Please give a word-for-word repeat of the line containing "set_output_delay 0.6075 -clock" and all lines that come after it in the entries below, ending at the last line.

Collected data
______________________________
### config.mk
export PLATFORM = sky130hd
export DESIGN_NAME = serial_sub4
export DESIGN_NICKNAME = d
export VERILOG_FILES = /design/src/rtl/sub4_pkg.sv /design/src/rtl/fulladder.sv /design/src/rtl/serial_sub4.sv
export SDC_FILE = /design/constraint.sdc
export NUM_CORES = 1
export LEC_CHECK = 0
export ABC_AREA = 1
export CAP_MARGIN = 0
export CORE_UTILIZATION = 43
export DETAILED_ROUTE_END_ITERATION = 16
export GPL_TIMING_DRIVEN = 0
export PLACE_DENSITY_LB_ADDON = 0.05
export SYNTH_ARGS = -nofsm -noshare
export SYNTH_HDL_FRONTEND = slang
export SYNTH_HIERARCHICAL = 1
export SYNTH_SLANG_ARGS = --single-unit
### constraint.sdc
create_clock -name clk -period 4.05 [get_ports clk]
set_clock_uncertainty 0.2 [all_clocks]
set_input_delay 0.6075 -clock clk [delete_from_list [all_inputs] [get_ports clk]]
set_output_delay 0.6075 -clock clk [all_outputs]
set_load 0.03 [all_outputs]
______________________________
- [EXERCISE ANSWER]:
set_output_delay 0.6075 -clock clk [all_outputs]
set_load 0.03 [all_outputs]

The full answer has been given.